Cuando los Elizondo se cansaron de estrujar las nalgas de las chicas y de besarlas, volvieron a los asientos. Allí descubrí que la pelinegra se llamaba Bríttany y la pelirroja Penélope «dos nombres de putas» le había oído decir tan misógino comentario a Andrés.

—¿Qué tal si jugamos a la botella? —preguntó de pronto la pelirroja, y tuve ciertas dudas sobre si ella había sido la de la idea o la habían mandado.

—Ya no somos unos críos —dijo Joaco, que permanecía sentado en uno de los extremos sin beber ni hacer nada.

Valentino lo miró como si quisiera tragárselo de un bocado y le dijo:

—A ver, mi querido Joaco, dado que a ti nadie te ha invitado a jugar, ¿por qué no vas a mi auto a ver si ya puso la marrana?

Ese era el eufemismo más diplomático en nuestra región para decirle a una persona que se largara de ahí. Joaquín se puso de pie, rojo como un tomate tras la vergüenza que le acababa de hacer pasar Valentino, y, mirándome desde donde estaba, como si quisiese refrendarme su pedimento de no beber más, asintió con la cabeza y se retiró.

—No tenías por qué ser tan grosero —le susurré a Valentino ante la mirada atónita de Bríttany, que dijo:

—Es una pena que hayas corrido a ese rubito, con lo buenazo que está.

Pero Andrés, el menor de los Elizondo, comentó:

—Yo tengo polla para ti y para tu amiguita a más no poder. Conmigo no pasarás hambre, mamacita.

Todos se echaron a reír, como si quisieran quitarle hierro al asunto.

—¿Entonces jugamos o no? —insistió la pelirroja, mientras se sentaba en las piernas de Víctor, el líder de los Elizondo y se restregaba sobre su paquete como si lo quisiese aplastar.

Yo miré hacia otro lado, entre otras cosas porque me incomodó ver cómo Víctor le metía mano a la falda de la chica, mientras besaba uno a uno sus desnudos brazos. También esperaba que con mi gesto entendieran mi respuesta negativa sin decirla en voz alta.

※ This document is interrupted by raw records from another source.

## src/fpu_pkg.sv

```systemverilog
// fpu package: operation codes, sequencer states and single-precision field constants
package fpu_pkg;

  // ========================================
  // widths and format fields
  // ========================================
  localparam int FLEN = 32;
  localparam int XLEN = 32;

  localparam int EXP_W    = 8;
  localparam int MAN_W    = 23;
  localparam int EXP_BIAS = 127;

  // biased exponent of an integer with bit 31 set
  localparam int CVT_EXP_TOP = EXP_BIAS + XLEN - 1;

  // normalization shift counter, up to 31 steps
  localparam int CNT_W = 5;

  localparam logic [FLEN-1:0] CANON_NAN = 32'h7FC0_0000;

  // compare select in funct3
  localparam logic [2:0] FUNCT3_FEQ = 3'd2;
  localparam logic [2:0] FUNCT3_FLT = 3'd1;
  localparam logic [2:0] FUNCT3_FLE = 3'd0;

  // ========================================
  // operation and state types
  // ========================================
  // same codes as the core's control decoder
  typedef enum logic [4:0] {
    FP_SGNJ  = 5'd5,
    FP_SGNJN = 5'd6,
    FP_SGNJX = 5'd7,
    FP_MIN   = 5'd8,
    FP_MAX   = 5'd9,
    FP_CVT   = 5'd10,
    FP_CMP   = 5'd11,
    FP_CLASS = 5'd12,
    FP_MV_XW = 5'd17,
    FP_MV_WX = 5'd18
  } fp_op_e;

  typedef enum logic [1:0] {
    CVT_IDLE      = 2'd0,
    CVT_NORMALIZE = 2'd1,
    CVT_ROUND     = 2'd2,
    CVT_FINISH    = 2'd3
  } cvt_state_e;

endpackage

```

## src/norm_counter.sv

```systemverilog
// normalization step counter, flags the last possible shift
`timescale 1ns/1ps

module norm_counter (
  input  logic                      clk,
  input  logic                      rst,
  input  logic                      clear,
  input  logic                      step,
  output logic [fpu_pkg::CNT_W-1:0] count,
  output logic                      count_last
);
  import fpu_pkg::*;

  always_ff @(posedge clk) begin
    if (rst) begin
      count <= '0;
    end else if (clear) begin
      count <= '0;
    end else if (step) begin
      count <= count + CNT_W'(1);
    end
  end

  // 31 shifts without a leading one, so the operand was zero
  assign count_last = (count == {CNT_W{1'b1}});

endmodule

```

## src/cvt_sequencer.sv

```systemverilog
// int-to-float sequencer FSM: load, normalize, round, then a one-cycle done
`timescale 1ns/1ps

module cvt_sequencer (
  input  logic            clk,
  input  logic            rst,
  input  logic            start,
  input  fpu_pkg::fp_op_e op,
  input  logic            msb_set,
  input  logic            count_last,
  output logic            load,
  output logic            shift,
  output logic            round,
  output logic            clear,
  output logic            step,
  output logic            busy,
  output logic            cvt_done
);
  import fpu_pkg::*;

  cvt_state_e state;
  cvt_state_e state_next;
  logic       accept;

  // a start is only taken from idle, others are dropped
  assign accept = start && (op == FP_CVT) && (state == CVT_IDLE);

  always_ff @(posedge clk) begin
    if (rst) begin
      state <= CVT_IDLE;
    end else begin
      state <= state_next;
    end
  end

  always_comb begin
    state_next = state;
    case (state)
      CVT_IDLE: begin
        if (accept) begin
          state_next = CVT_NORMALIZE;
        end
      end
      // leading one found, or 31 steps with nothing there
      CVT_NORMALIZE: begin
        if (msb_set || count_last) begin
          state_next = CVT_ROUND;
        end
      end
      CVT_ROUND: begin
        state_next = CVT_FINISH;
      end
      default: begin
        state_next = CVT_IDLE;
      end
    endcase
  end

  assign load  = accept;
  assign clear = accept;

  // no shift once the top bit is in place
  assign shift = (state == CVT_NORMALIZE) && !msb_set && !count_last;
  assign step  = shift;

  assign round    = (state == CVT_ROUND);
  assign cvt_done = (state == CVT_FINISH);
  assign busy     = (state == CVT_NORMALIZE) || (state == CVT_ROUND);

endmodule

```

## src/int_to_float.sv

```systemverilog
// int-to-float datapath: magnitude shift, RNE rounding and packing
`timescale 1ns/1ps

module int_to_float (
  input  logic                      clk,
  input  logic                      rst,
  input  logic                      cvt_unsigned,
  input  logic [fpu_pkg::XLEN-1:0]  int_operand,
  input  logic                      load,
  input  logic                      shift,
  input  logic                      round,
  input  logic [fpu_pkg::CNT_W-1:0] count,
  output logic                      msb_set,
  output logic [fpu_pkg::FLEN-1:0]  cvt_result,
  output logic                      cvt_nx
);
  import fpu_pkg::*;

  logic             in_neg;
  logic             sign_q;
  logic [XLEN-1:0]  mag_q;

  logic             guard;
  logic             sticky;
  logic             round_up;
  logic [MAN_W+1:0] sum;
  logic [EXP_W-1:0] exp_val;
  logic [MAN_W-1:0] man_val;
  logic             is_zero;

  assign in_neg = !cvt_unsigned && int_operand[XLEN-1];

  // ========================================
  // magnitude register
  // ========================================
  // -2^31 negates to itself, which reads correctly as unsigned
  always_ff @(posedge clk) begin
    if (load) begin
      sign_q <= in_neg;
      mag_q  <= in_neg ? -int_operand : int_operand;
    end else if (shift) begin
      mag_q <= mag_q << 1;
    end
  end

  assign msb_set = mag_q[XLEN-1];
  assign is_zero = (mag_q == '0);

  // ========================================
  // round to nearest even
  // ========================================
  // hidden bit plus 23 kept, then guard, then sticky over the rest
  assign guard    = mag_q[XLEN-MAN_W-2];
  assign sticky   = |mag_q[XLEN-MAN_W-3:0];
  assign round_up = guard && (sticky || mag_q[XLEN-MAN_W-1]);

  assign sum = {1'b0, mag_q[XLEN-1 -: MAN_W+1]} + (MAN_W+2)'(round_up);

  // carry out of the significand bumps the exponent
  assign exp_val = EXP_W'(CVT_EXP_TOP) - EXP_W'(count) + EXP_W'(sum[MAN_W+1]);

  // a carry leaves the stored fraction all zero
  assign man_val = sum[MAN_W-1:0];

  always_ff @(posedge clk) begin
    if (rst) begin
      cvt_result <= '0;
      cvt_nx     <= 1'b0;
    end else if (round) begin
      cvt_result <= is_zero ? '0 : {sign_q, exp_val, man_val};
      cvt_nx     <= |mag_q[XLEN-MAN_W-2:0];
    end
  end

endmodule

```

## src/fp_compare.sv

```systemverilog
// compare and classify unit: FEQ/FLT/FLE, FMIN/FMAX and FCLASS
`timescale 1ns/1ps

module fp_compare (
  input  logic [fpu_pkg::FLEN-1:0] operand_a,
  input  logic [fpu_pkg::FLEN-1:0] operand_b,
  input  fpu_pkg::fp_op_e          op,
  input  logic [2:0]               funct3,
  output logic [fpu_pkg::XLEN-1:0] cmp_result,
  output logic [fpu_pkg::XLEN-1:0] class_result,
  output logic [fpu_pkg::FLEN-1:0] minmax_result,
  output logic                     cmp_nv
);
  import fpu_pkg::*;

  // {nan, snan, zero, subnormal, inf}
  function automatic logic [4:0] classify(input logic [FLEN-1:0] x);
    logic exp_ones;
    logic exp_zero;
    logic man_zero;
    exp_ones = &x[FLEN-2 -: EXP_W];
    exp_zero = ~|x[FLEN-2 -: EXP_W];
    man_zero = ~|x[MAN_W-1:0];
    return {exp_ones && !man_zero,
            exp_ones && !man_zero && !x[MAN_W-1],
            exp_zero && man_zero,
            exp_zero && !man_zero,
            exp_ones && man_zero};
  endfunction

  logic a_nan, a_snan, a_zero, a_sub, a_inf, a_norm;
  logic b_nan, b_snan, b_zero;
  logic [4:0] b_class;
  logic a_sign, b_sign;
  logic any_nan, any_snan;
  logic lt_total, lt, eq;
  logic [9:0] class_mask;

  assign {a_nan, a_snan, a_zero, a_sub, a_inf} = classify(operand_a);

  assign b_class = classify(operand_b);
  assign b_nan   = b_class[4];
  assign b_snan  = b_class[3];
  assign b_zero  = b_class[2];

  assign a_sign   = operand_a[FLEN-1];
  assign b_sign   = operand_b[FLEN-1];
  assign a_norm   = !(a_nan || a_zero || a_sub || a_inf);
  assign any_nan  = a_nan || b_nan;
  assign any_snan = a_snan || b_snan;

  // ========================================
  // ordering
  // ========================================
  // sign-magnitude order, -0 below +0
  always_comb begin
    if (a_sign != b_sign) begin
      lt_total = a_sign;
    end else if (a_sign) begin
      lt_total = operand_a[FLEN-2:0] > operand_b[FLEN-2:0];
    end else begin
      lt_total = operand_a[FLEN-2:0] < operand_b[FLEN-2:0];
    end
  end

  // IEEE view, both zeros compare equal
  assign lt = !(a_zero && b_zero) && lt_total;
  assign eq = (a_zero && b_zero) || (operand_a == operand_b);

  always_comb begin
    cmp_result = '0;
    case (funct3)
      FUNCT3_FEQ: cmp_result[0] = !any_nan && eq;
      FUNCT3_FLT: cmp_result[0] = !any_nan && lt;
      FUNCT3_FLE: cmp_result[0] = !any_nan && (lt || eq);
      default:    cmp_result[0] = 1'b0;
    endcase
  end

  // a NaN operand loses to a number
  always_comb begin
    if (a_nan && b_nan) begin
      minmax_result = CANON_NAN;
    end else if (a_nan) begin
      minmax_result = operand_b;
    end else if (b_nan) begin
      minmax_result = operand_a;
    end else if (op == FP_MAX) begin
      minmax_result = lt_total ? operand_b : operand_a;
    end else begin
      minmax_result = lt_total ? operand_a : operand_b;
    end
  end

  always_comb begin
    case (op)
      FP_MIN, FP_MAX: cmp_nv = any_snan;
      FP_CMP:         cmp_nv = (funct3 == FUNCT3_FEQ) ? any_snan : any_nan;
      default:        cmp_nv = 1'b0;
    endcase
  end

  // ========================================
  // fclass mask of operand_a
  // ========================================
  assign class_mask = {a_nan && !a_snan,
                       a_snan,
                       !a_sign && a_inf,
                       !a_sign && a_norm,
                       !a_sign && a_sub,
                       !a_sign && a_zero,
                       a_sign && a_zero,
                       a_sign && a_sub,
                       a_sign && a_norm,
                       a_sign && a_inf};

  assign class_result = {{(XLEN-10){1'b0}}, class_mask};

endmodule

```

## src/fp_result_select.sv

```systemverilog
// result selector: sign injection, bit moves, result and flag mux, done
`timescale 1ns/1ps

module fp_result_select (
  input  fpu_pkg::fp_op_e          op,
  input  logic                     start,
  input  logic [fpu_pkg::FLEN-1:0] operand_a,
  input  logic [fpu_pkg::FLEN-1:0] operand_b,
  input  logic [fpu_pkg::XLEN-1:0] int_operand,
  input  logic [fpu_pkg::XLEN-1:0] cmp_result,
  input  logic [fpu_pkg::XLEN-1:0] class_result,
  input  logic [fpu_pkg::FLEN-1:0] minmax_result,
  input  logic                     cmp_nv,
  input  logic [fpu_pkg::FLEN-1:0] cvt_result,
  input  logic                     cvt_nx,
  input  logic                     cvt_done,
  output logic                     done,
  output logic [fpu_pkg::FLEN-1:0] fp_result,
  output logic [fpu_pkg::XLEN-1:0] int_result,
  output logic                     flag_nv,
  output logic                     flag_nx
);
  import fpu_pkg::*;

  logic single_cycle;

  always_comb begin
    case (op)
      FP_SGNJ, FP_SGNJN, FP_SGNJX,
      FP_MIN, FP_MAX, FP_CMP, FP_CLASS,
      FP_MV_XW, FP_MV_WX: single_cycle = 1'b1;
      default:            single_cycle = 1'b0;
    endcase
  end

  // combinational ops finish in their start cycle
  assign done = cvt_done || (start && single_cycle);

  always_comb begin
    fp_result  = '0;
    int_result = '0;
    flag_nv    = 1'b0;
    flag_nx    = 1'b0;
    case (op)
      // sign from operand_b, the rest from operand_a
      FP_SGNJ:  fp_result = {operand_b[FLEN-1], operand_a[FLEN-2:0]};
      FP_SGNJN: fp_result = {~operand_b[FLEN-1], operand_a[FLEN-2:0]};
      FP_SGNJX: fp_result = {operand_a[FLEN-1] ^ operand_b[FLEN-1], operand_a[FLEN-2:0]};
      FP_MIN, FP_MAX: begin
        fp_result = minmax_result;
        flag_nv   = cmp_nv;
      end
      FP_CMP: begin
        int_result = cmp_result;
        flag_nv    = cmp_nv;
      end
      FP_CLASS: int_result = class_result;
      FP_CVT: begin
        fp_result = cvt_result;
        flag_nx   = cvt_nx;
      end
      // raw bit moves between register files
      FP_MV_XW: int_result = operand_a;
      FP_MV_WX: fp_result  = int_operand;
      default: begin
        fp_result  = '0;
        int_result = '0;
      end
    endcase
  end

endmodule

```

## src/fpu_top.sv

```systemverilog
// fpu top level: conversion sequencer, counter, datapaths and result selection
`timescale 1ns/1ps

module fpu_top (
  input  logic                      clk,
  input  logic                      rst,
  input  logic                      start,
  input  fpu_pkg::fp_op_e           op,
  input  logic [2:0]                funct3,
  input  logic                      cvt_unsigned,
  input  logic [fpu_pkg::FLEN-1:0]  operand_a,
  input  logic [fpu_pkg::FLEN-1:0]  operand_b,
  input  logic [fpu_pkg::XLEN-1:0]  int_operand,
  output logic                      busy,
  output logic                      done,
  output logic [fpu_pkg::FLEN-1:0]  fp_result,
  output logic [fpu_pkg::XLEN-1:0]  int_result,
  output logic                      flag_nv,
  output logic                      flag_nx
);
  import fpu_pkg::*;

  // sequencer strobes
  logic             load;
  logic             shift;
  logic             round;
  logic             clear;
  logic             step;
  logic             cvt_done;

  // status back to the sequencer
  logic             msb_set;
  logic             count_last;
  logic [CNT_W-1:0] count;

  // unit results
  logic [FLEN-1:0]  cvt_result;
  logic             cvt_nx;
  logic [XLEN-1:0]  cmp_result;
  logic [XLEN-1:0]  class_result;
  logic [FLEN-1:0]  minmax_result;
  logic             cmp_nv;

  cvt_sequencer u_cvt_sequencer (
    .clk        (clk),
    .rst        (rst),
    .start      (start),
    .op         (op),
    .msb_set    (msb_set),
    .count_last (count_last),
    .load       (load),
    .shift      (shift),
    .round      (round),
    .clear      (clear),
    .step       (step),
    .busy       (busy),
    .cvt_done   (cvt_done)
  );

  norm_counter u_norm_counter (
    .clk        (clk),
    .rst        (rst),
    .clear      (clear),
    .step       (step),
    .count      (count),
    .count_last (count_last)
  );

  int_to_float u_int_to_float (
    .clk          (clk),
    .rst          (rst),
    .cvt_unsigned (cvt_unsigned),
    .int_operand  (int_operand),
    .load         (load),
    .shift        (shift),
    .round        (round),
    .count        (count),
    .msb_set      (msb_set),
    .cvt_result   (cvt_result),
    .cvt_nx       (cvt_nx)
  );

  fp_compare u_fp_compare (
    .operand_a     (operand_a),
    .operand_b     (operand_b),
    .op            (op),
    .funct3        (funct3),
    .cmp_result    (cmp_result),
    .class_result  (class_result),
    .minmax_result (minmax_result),
    .cmp_nv        (cmp_nv)
  );

  fp_result_select u_fp_result_select (
    .op            (op),
    .start         (start),
    .operand_a     (operand_a),
    .operand_b     (operand_b),
    .int_operand   (int_operand),
    .cmp_result    (cmp_result),
    .class_result  (class_result),
    .minmax_result (minmax_result),
    .cmp_nv        (cmp_nv),
    .cvt_result    (cvt_result),
    .cvt_nx        (cvt_nx),
    .cvt_done      (cvt_done),
    .done          (done),
    .fp_result     (fp_result),
    .int_result    (int_result),
    .flag_nv       (flag_nv),
    .flag_nx       (flag_nx)
  );

endmodule

```
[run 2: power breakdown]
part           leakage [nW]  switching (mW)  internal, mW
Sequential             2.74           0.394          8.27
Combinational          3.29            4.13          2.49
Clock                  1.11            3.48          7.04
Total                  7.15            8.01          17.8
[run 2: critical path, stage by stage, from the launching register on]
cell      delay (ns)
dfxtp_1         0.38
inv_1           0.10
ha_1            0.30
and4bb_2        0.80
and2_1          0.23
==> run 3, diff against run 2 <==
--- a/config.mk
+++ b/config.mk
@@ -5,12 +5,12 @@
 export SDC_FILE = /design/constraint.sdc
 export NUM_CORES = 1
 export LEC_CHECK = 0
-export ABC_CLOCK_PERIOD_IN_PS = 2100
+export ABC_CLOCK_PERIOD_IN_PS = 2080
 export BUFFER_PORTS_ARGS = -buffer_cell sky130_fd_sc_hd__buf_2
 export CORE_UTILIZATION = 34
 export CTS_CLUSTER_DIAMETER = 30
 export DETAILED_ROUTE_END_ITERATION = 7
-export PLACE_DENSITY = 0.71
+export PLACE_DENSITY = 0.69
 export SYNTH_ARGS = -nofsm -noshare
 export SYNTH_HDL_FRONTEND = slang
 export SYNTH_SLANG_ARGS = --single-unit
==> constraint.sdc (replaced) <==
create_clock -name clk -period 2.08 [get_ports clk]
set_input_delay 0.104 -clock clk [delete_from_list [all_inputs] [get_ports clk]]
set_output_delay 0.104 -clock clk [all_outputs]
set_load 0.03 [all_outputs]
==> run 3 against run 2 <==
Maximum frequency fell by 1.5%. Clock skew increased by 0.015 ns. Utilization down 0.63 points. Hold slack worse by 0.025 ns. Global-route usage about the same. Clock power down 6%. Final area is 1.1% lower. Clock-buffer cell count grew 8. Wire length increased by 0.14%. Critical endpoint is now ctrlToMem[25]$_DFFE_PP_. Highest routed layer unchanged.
File: src/asm_rr_xbar.sv
// channel to lane crossbar

`include "asm_settings.svh"

module asm_rr_xbar
(
   input  logic [`ASM_NUM_IN-1:0]  valid_i,
   input  asm_data_pkg::word_t     data_i [`ASM_NUM_IN],
   output logic [`ASM_NUM_IN-1:0]  yumi_o,
   input  logic [`ASM_NUM_OUT-1:0] enq_ready_i,
   output logic [`ASM_NUM_OUT-1:0] enq_valid_o,
   output asm_data_pkg::word_t     enq_data_o,
   asm_sel_if.xbar                 sel
);

   logic chan_valid;
   logic lane_ready;
   logic fire;

   // the channel under the input pointer
   assign chan_valid = valid_i[sel.in_ptr];

   // the lane under the output pointer
   assign lane_ready = enq_ready_i[sel.out_ptr];

   // a transfer needs a word, room for it and a live link
   assign fire = sel.link_up && chan_valid && lane_ready;

   assign sel.fire = fire;

   // accept goes back only to the selected channel
   always_comb
   begin
      yumi_o = '0;
      for (int i = 0; i < `ASM_NUM_IN; i++)
      begin
         if (i == int'(sel.in_ptr))
            yumi_o[i] = fire;
      end
   end

   // write strobe goes only to the selected lane
   always_comb
   begin
      enq_valid_o = '0;
      for (int k = 0; k < `ASM_NUM_OUT; k++)
      begin
         if (k == int'(sel.out_ptr))
            enq_valid_o[k] = fire;
      end
   end

   // every lane sees the same word, only one of them writes it
   assign enq_data_o = data_i[sel.in_ptr];

endmodule
--- src/rtl/axi_source_settings.svh ---
`ifndef AXI_SOURCE_SETTINGS_SVH
`define AXI_SOURCE_SETTINGS_SVH

// read data bus width in bits.
`define AXI_DATA_W 64

// byte address width.
`define AXI_ADDR_W 32

// beats in every AR burst, arlen is this minus one.
`define AXI_BURST_BEATS 16

// bytes carried by one beat.
`define AXI_BEAT_BYTES 8

// repacker byte buffer capacity.
`define REPACK_BUFF_BYTES 32

// word fifo holds 2**n entries.
`define FIFO_DEPTH_LOG2 7

`endif
--- src/rtl/word_fifo.sv ---
`include "axi_source_settings.svh"

module word_fifo #(
   parameter int unsigned WIDTH = 24
) (
   input  logic             clk_i,
   input  logic             rst_ni,
   input  logic             srst_i,

   input  logic             in_valid_i,
   input  logic [WIDTH-1:0] in_data_i,
   output logic             in_ready_o,

   input  logic             pop_i,
   output logic             out_valid_o,
   output logic [WIDTH-1:0] out_data_o
);

   localparam int unsigned PTR_W = `FIFO_DEPTH_LOG2;
   localparam int unsigned DEPTH = 1 << PTR_W;

   localparam logic [PTR_W:0] FULL_CNT = {1'b1, {PTR_W{1'b0}}};

   logic [WIDTH-1:0] mem_q [DEPTH];
   logic [PTR_W-1:0] wptr_q;
   logic [PTR_W-1:0] rptr_q;
   logic [PTR_W:0]   fill_q;
   logic             push;
   logic             pop;

   assign in_ready_o  = (fill_q != FULL_CNT);
   assign out_valid_o = (fill_q != '0);
   assign push        = in_valid_i && in_ready_o;
   assign pop         = pop_i && out_valid_o;

   // head word read straight from storage.
   assign out_data_o = mem_q[rptr_q];

   always_ff @(posedge clk_i) begin
      if (push) begin
         mem_q[wptr_q] <= in_data_i;
      end
   end

   always_ff @(posedge clk_i or negedge rst_ni) begin
      if (!rst_ni) begin
         wptr_q <= '0;
         rptr_q <= '0;
         fill_q <= '0;
      end else if (srst_i) begin
         wptr_q <= '0;
         rptr_q <= '0;
         fill_q <= '0;
      end else begin
         if (push) begin
            wptr_q <= wptr_q + 1'b1;
         end
         if (pop) begin
            rptr_q <= rptr_q + 1'b1;
         end
         case ({push, pop})
            2'b10:   fill_q <= fill_q + 1'b1;
            2'b01:   fill_q <= fill_q - 1'b1;
            default: fill_q <= fill_q;
         endcase
      end
   end

   // fill count agrees with the pointers and never passes full.
   fill_track_a: assert property (@(posedge clk_i) disable iff (!rst_ni)
      fill_q <= FULL_CNT && fill_q[PTR_W-1:0] == PTR_W'(wptr_q - rptr_q));

endmodule
[config.mk]
export PLATFORM = sky130hd
export DESIGN_NAME = burst_issuer
export DESIGN_NICKNAME = d
export VERILOG_FILES = /design/src/rtl/axi_source_pkg.sv /design/src/rtl/burst_issuer.sv
export VERILOG_INCLUDE_DIRS = /design/src /design/src/rtl
export SDC_FILE = /design/constraint.sdc
export NUM_CORES = 1
export LEC_CHECK = 0
export ABC_AREA = 1
export BUFFER_PORTS_ARGS = -buffer_cell sky130_fd_sc_hd__buf_2
export CORE_UTILIZATION = 50
export CTS_CLUSTER_DIAMETER = 30
export DETAILED_ROUTE_END_ITERATION = 16
export PLACE_DENSITY_LB_ADDON = 0.15
export SLEW_MARGIN = 10
export SYNTH_ARGS = -nofsm -noshare
export SYNTH_HDL_FRONTEND = slang
export SYNTH_SLANG_ARGS = --single-unit
[constraint.sdc]
create_clock -name clk_i -period 4 [get_ports clk_i]
set_clock_uncertainty 0.15 [all_clocks]
set_input_delay 0.4 -clock clk_i [delete_from_list [all_inputs] [get_ports clk_i]]
set_output_delay 0.4 -clock clk_i [all_outputs]
set_load 0.02 [all_outputs]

—Al parecer nuestra guapa ejecutiva no está muy bien convencida —comentó Víctor, poniéndome a prueba. Al mirarlo, con desafío, vi su lengua deslizándose ahora en el dorso de la pelirroja, en tanto ésta se removía encima del tipo, sintiendo las caricias de su otra mano dentro de su entrepierna, con una expresión de estarlo disfrutando.

Suspiré avergonzada y me pregunté si esa misma expresión de golfa lanzada había puesto yo la noche del Ferrari.

—Perdónenla, es que Aldama es bastante inocentona y es muy pudorosa para estos juegos —se burló Valentino, dejándome en vergüenza.

—Es una lástima —terció Ricardo—, con lo lista que se ve y lo divertido que habría sido que también jugara con nosotros.

—Es lista, pero aún no ha madurado en ciertas cosas —continuó mi jefe, mirándome como si yo fuese una pobre idiota que no sabía nada de la vida—, apenas la estoy enseñando a librar verdaderas batallas, fuera de la burbuja en donde siempre ha estado.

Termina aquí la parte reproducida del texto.